▶ [Source material]:
### src/rtl/rgbluv_pkg.sv
// Shared constants and elaboration helpers for the RGB to Luv converter.
package rgbluv_pkg;

  localparam int CHAN_W  = 16;
  localparam int COEF_W  = 20;
  localparam int PROD_W  = CHAN_W + COEF_W;
  localparam int SUM_W   = PROD_W + 2;
  // Z row sums above one, so Zq needs one integer bit
  localparam int XQ_W    = 21;
  localparam int DEN_W   = 25;
  localparam int NUM_W   = 47;
  localparam int QUO_W   = 26;
  localparam int DIFF_W  = 28;
  localparam int TERM_W  = DIFF_W + CHAN_W;
  localparam int ACC_W   = TERM_W + 2;

  // Matrix and white point, Q0.20, rounded from six decimal places
  localparam logic [COEF_W-1:0] KXR = COEF_W'((64'd430574 * 64'd1048576 + 64'd500000) / 64'd1000000);
  localparam logic [COEF_W-1:0] KXG = COEF_W'((64'd341550 * 64'd1048576 + 64'd500000) / 64'd1000000);
  localparam logic [COEF_W-1:0] KXB = COEF_W'((64'd178325 * 64'd1048576 + 64'd500000) / 64'd1000000);
  localparam logic [COEF_W-1:0] KYR = COEF_W'((64'd222015 * 64'd1048576 + 64'd500000) / 64'd1000000);
  localparam logic [COEF_W-1:0] KYG = COEF_W'((64'd706655 * 64'd1048576 + 64'd500000) / 64'd1000000);
  localparam logic [COEF_W-1:0] KYB = COEF_W'((64'd71330 * 64'd1048576 + 64'd500000) / 64'd1000000);
  localparam logic [COEF_W-1:0] KZR = COEF_W'((64'd20183 * 64'd1048576 + 64'd500000) / 64'd1000000);
  localparam logic [COEF_W-1:0] KZG = COEF_W'((64'd129553 * 64'd1048576 + 64'd500000) / 64'd1000000);
  localparam logic [COEF_W-1:0] KZB = COEF_W'((64'd939180 * 64'd1048576 + 64'd500000) / 64'd1000000);
  localparam logic [DIFF_W-1:0] WHITE_U13 =
    DIFF_W'(64'd13 * ((64'd197833 * 64'd1048576 + 64'd500000) / 64'd1000000));
  localparam logic [DIFF_W-1:0] WHITE_V13 =
    DIFF_W'(64'd13 * ((64'd468331 * 64'd1048576 + 64'd500000) / 64'd1000000));
  localparam logic [CHAN_W-1:0] OFF_U = CHAN_W'((64'd88 * 64'd65536 + 64'd135) / 64'd270);
  localparam logic [CHAN_W-1:0] OFF_V = CHAN_W'((64'd134 * 64'd65536 + 64'd135) / 64'd270);

  // floor(cbrt(i/steps) * 2^17) by bitwise search, used at elaboration only
  function automatic longint unsigned cbrt_q17(longint unsigned i, longint unsigned steps);
    longint unsigned c;
    longint unsigned cand;
    longint unsigned target;
    c = 64'd0;
    target = i << 51;
    if (i >= steps) begin
      c = 64'd1 << 17;
    end else begin
      for (int b = 16; b >= 0; b--) begin
        cand = c | (64'd1 << b);
        if (cand * cand * cand * steps <= target) c = cand;
      end
    end
    return c;
  endfunction

endpackage

### src/rtl/rgbluv_matrix.sv
// RGB to XYZ matrix: registered products, then registered sums.
module rgbluv_matrix #(
  parameter int CHANNEL_BITS = 16
) (
  input  logic                            clk,
  input  logic                            en,
  input  logic [rgbluv_pkg::CHAN_W-1:0]   red,
  input  logic [rgbluv_pkg::CHAN_W-1:0]   green,
  input  logic [rgbluv_pkg::CHAN_W-1:0]   blue,
  output logic [rgbluv_pkg::SUM_W-1:0]    xf_r,
  output logic [rgbluv_pkg::SUM_W-1:0]    yf_r,
  output logic [rgbluv_pkg::SUM_W-1:0]    zf_r
);

  localparam int MB = (CHANNEL_BITS < rgbluv_pkg::CHAN_W) ? CHANNEL_BITS : rgbluv_pkg::CHAN_W;
  localparam logic [rgbluv_pkg::CHAN_W-1:0] MASK =
    rgbluv_pkg::CHAN_W'((64'd1 << MB) - 64'd1);

  logic [rgbluv_pkg::CHAN_W-1:0] r, g, b;
  logic [rgbluv_pkg::PROD_W-1:0] p_r [9];

  assign r = red & MASK;
  assign g = green & MASK;
  assign b = blue & MASK;

  always_ff @(posedge clk) begin
    if (en) begin
      p_r[0] <= rgbluv_pkg::KXR * r;
      p_r[1] <= rgbluv_pkg::KXG * g;
      p_r[2] <= rgbluv_pkg::KXB * b;
      p_r[3] <= rgbluv_pkg::KYR * r;
      p_r[4] <= rgbluv_pkg::KYG * g;
      p_r[5] <= rgbluv_pkg::KYB * b;
      p_r[6] <= rgbluv_pkg::KZR * r;
      p_r[7] <= rgbluv_pkg::KZG * g;
      p_r[8] <= rgbluv_pkg::KZB * b;
      xf_r <= rgbluv_pkg::SUM_W'(p_r[0]) + rgbluv_pkg::SUM_W'(p_r[1])
            + rgbluv_pkg::SUM_W'(p_r[2]);
      yf_r <= rgbluv_pkg::SUM_W'(p_r[3]) + rgbluv_pkg::SUM_W'(p_r[4])
            + rgbluv_pkg::SUM_W'(p_r[5]);
      zf_r <= rgbluv_pkg::SUM_W'(p_r[6]) + rgbluv_pkg::SUM_W'(p_r[7])
            + rgbluv_pkg::SUM_W'(p_r[8]);
    end
  end

endmodule

### config.mk
export PLATFORM = sky130hd
export DESIGN_NAME = rgbluv_matrix
export DESIGN_NICKNAME = d
export VERILOG_FILES = /design/src/rtl/rgbluv_pkg.sv /design/src/rtl/rgbluv_matrix.sv
export SDC_FILE = /design/constraint.sdc
export NUM_CORES = 2
export LEC_CHECK = 0
export BUFFER_PORTS_ARGS = -buffer_cell sky130_fd_sc_hd__buf_4
export CORE_MARGIN = 8
export CORE_UTILIZATION = 29
export CTS_BUF_LIST = sky130_fd_sc_hd__clkbuf_8
export DETAILED_ROUTE_END_ITERATION = 7
export HOLD_SLACK_MARGIN = 0.03
export PLACE_DENSITY_LB_ADDON = 0.1
export SLEW_MARGIN = 10
export SYNTH_ARGS = -nofsm -noshare
export SYNTH_HDL_FRONTEND = slang
export SYNTH_SLANG_ARGS = --single-unit
### constraint.sdc
create_clock -name clk -period 11.8 [get_ports clk]
set_input_delay 0.59 -clock clk [delete_from_list [all_inputs] [get_ports clk]]
set_output_delay 0.59 -clock clk [all_outputs]
set_load 0.02 [all_outputs]
==> key figures <==
Yosys
  • Post-synthesis cell count: 5,631
  • EDFF count, synth: 395
  • Synth area leader: fa_1
  • Distinct cell type count of the synthesized netlist: 73
  • Mean instance size in the synthesized netlist: 10.73 um^2
  • Top-area cell type share of the netlist area: 0.2832
  • Register bit total from synthesis: 395
  • Synth top cells by count: inv_1 (1,334), ha_1 (1,157), fa_1 (855), edfxtp_1 (395), a21oi_1 (300)
  • Cells taking the most area after synthesis: fa_1 (28%), ha_1 (24%), edfxtp_1 (20%)
  • Number of warning messages in the yosys log: 0
  • Netlist area before placement: 60,450 um^2
  • Count leader, synth: inv_1
  • Synth async-reset ratio: 0
  • Portion of the post-synthesis area used by sequential elements: 0.1962
  • Flip-flop cell with the highest count after synthesis: edfxtp_1

Worst setup path
  • Startpoint kind of the worst setup timing path: input pin
  • Crit path arrival time: 6.96 ns
  • CP max FO: 11
  • Endpoint type of the worst setup path: register
  • WS Path Type: input pin to register
  • Data required time at the worst endpoint: 12.27 ns

Drt
  • Final Routed Wirelength: 204.2 mm
  • Detailed-router iteration count before antenna repair: 7
  • DRT iter0 DRCs: 2,477
  • Count of nets left with antenna violations after detail routing: 0
  • Total via count after detailed routing: 40,160
  • Residual DRC count: 0
  • Per-cell via count in the routed design: 4.603
  • Routed WL per cell: 23.41 um

Placement
  • Pre-CTS setup slack: 4.535 ns
  • Routability-driven placement congestion ratio: 0.9355
  • Hpwl dp: 177.2 mm
  • Placement-stage cell area: 65,140 um^2
  • Input/output buffers: 160

Die
  • # rows: 167
  • Initial standard-cell utilization of the core: 0.2919
  • Top Ports: 164
  • Core outline area: 207,100 um^2
  • Chip height: 472.6 um
  • Die width: 472.6 um
  • Die footprint: 223,300 um^2

Global route
  • GRT Total Usage: 0.1819
  • Overflow after GRT: 0
  • Global-route wire length before repair: 299.1 mm
  • Number of global-route vias before repair: 43,170
  • Maximum number of pins on one net before global-route repair: 75
  • Antenna violations before repair: 19

Cells and area
  • Post-synthesis to final-layout area growth: 10.62%
  • Share of layout cells above drive strength 1: 0.05446
  • Final design area excluding fillers: 66,870 um^2
  • Final net count: 7,927

Clocking
  • Count of hold buffers inserted by post-cts repair: 0
  • TritonCTS clock tree: done
  • Clock net sink count: 395
  • Source-to-sink clock delay at the later pin of the worst-skew pair: 0.84 ns
  • Number of setup buffers added after CTS: 0
  • Clock buffers created by TritonCTS: 82
  • Post-CTS sizing: 0
  • Clock root buffer master: clkbuf_8
  • H-Tree Depth: 3
  • Clock slew at reported path FFs: 0.06 ns
  • Deepest clock path buffer count: 3

STA
  • Final critical-path share of the clock period: 0.5499
  • Clock period minus worst slack: 6.488 ns
  • Final setup skew: 0.1503 ns
  • Unrepaired setup endpoints after global routing: false
  • Crit path setup slack, layout: 5.312 ns
  • Setup-failing EPs final: 0
  • Worst-Margin Slew: 1.102 ns
  • Final Max Slew Viols: 0
  • Maximum operating frequency: 154.1 MHz
  • Final hold violations: 0
  • Tightest slew margin relative to the limit: 0.2656
  • Setup TNS: 0 ns
  • Hold_ws: 0.1592 ns

Job
  • Max-cap violation count: 0

Outcome
  • Result of the run: completed

Hold path
  • Hold/Removal Path Class: input pin to register
==> cells by family (layout without fill, tap and decap cells) <==
group,count (synthesis),count (layout),share of synthesized area
flip-flops,395,395,0.1962
XOR/XNOR,344,344,0.04984
adder cells (fa/ha/maj),2012,2012,0.5226
AND/OR/NAND/NOR,613,613,0.05030
buffers and inverters,1359,1657,0.08466
AO/OA/AOI/OAI,906,906,0.09610
multiplexers,1,1,0.0001656
other,1,7,0.00006204
==> flip-flops by register name, summed over array words and instances (netlist names) <==
register,cells
zf_r,37
yf_r,36
xf_r,37
p_r,285
==> path summary, 6_finish.rpt <==
check | end | depth (start not counted) | startpoint | slack, ns
min | p_r[0][3] | 1 | red[2] | 0.16
max | p_r[3][68] | 20 | green[4] | 5.31
min reg2reg | zf_r[35] | 1 | p_r[4][35] | 0.65
max reg2reg | yf_r[33] | 13 | p_r[2][1] | 7.02
==> cell usage in the layout, fill, tap and decap left out, types with 38 or more instances in the layout <==
cell,instances
a21o_1,180
a21oi_1,300
buf_4,172
clkbuf_8,82
edfxtp_1,395
fa_1,855
ha_1,1157
inv_1,1351
nand2_1,120
nand2b_1,55
nand3_1,56
nand4_1,38
nor2_1,170
nor2b_1,52
o21a_1,49
o21ai_0,159
xnor2_1,236
xor2_1,108
==> per-layer routing <==
layer  vias to the layer above  GRT usage  routed length [um]
li1                      19100          -                   -
met1                     20290     0.2531               95210
met2                       672     0.3109               98320
met3                        92    0.02330                8423
met4                         0    0.02370                2216
met5                         -          0                   0
==> layout make-up <==
cell class / count / area [um^2]
fillers: 21320 / 140200
repair buffers: 173 / 1306
clock inverters: 68 / 591.8
diodes: 4 / 10.01
clock buffers: 82 / 1129
flip-flops and latches: 395 / 11860
well taps: 2788 / 3488
inverters: 1334 / 5007
multi-input cells: 3879 / 43480
==> metrics by stage <==
| stage | utilization | instances |
|---|---|---|
| floorplan | - | 5633 |
| global placement | 0.3146 | 8569 |
| detailed placement | 0.3146 | 8569 |
| CTS | 0.3229 | 8719 |
| global route | 0.3229 | 8720 |
| finish | 0.3229 | 8723 |
==> worst max-delay path, stage by stage <==
cell and delay [ns]:
buf_4 0.18, ha_1 0.71, ha_1 0.26, inv_1 0.06, fa_1 0.59, fa_1 0.58
inv_1 0.06, fa_1 0.49, fa_1 0.44, ha_1 0.34, and2_1 0.20, a221oi_2 0.28
o211ai_1 0.18, a31o_2 0.30, a41oi_2 0.30, a21boi_1 0.17, a2111oi_2 0.63, o21ai_0 0.24
o21ai_0 0.24, xnor2_1 0.11
Power is not shown: default switching activity piles up to over one toggle a cycle in this logic, so the estimate is an artifact.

▶ [Task statement]:
Report every line of the material above in which "buffers" appears.

▶ [Answer below]:
  • Input/output buffers: 160
  • Count of hold buffers inserted by post-cts repair: 0
  • Number of setup buffers added after CTS: 0
  • Clock buffers created by TritonCTS: 82
buffers and inverters,1359,1657,0.08466
repair buffers: 173 / 1306
clock buffers: 82 / 1129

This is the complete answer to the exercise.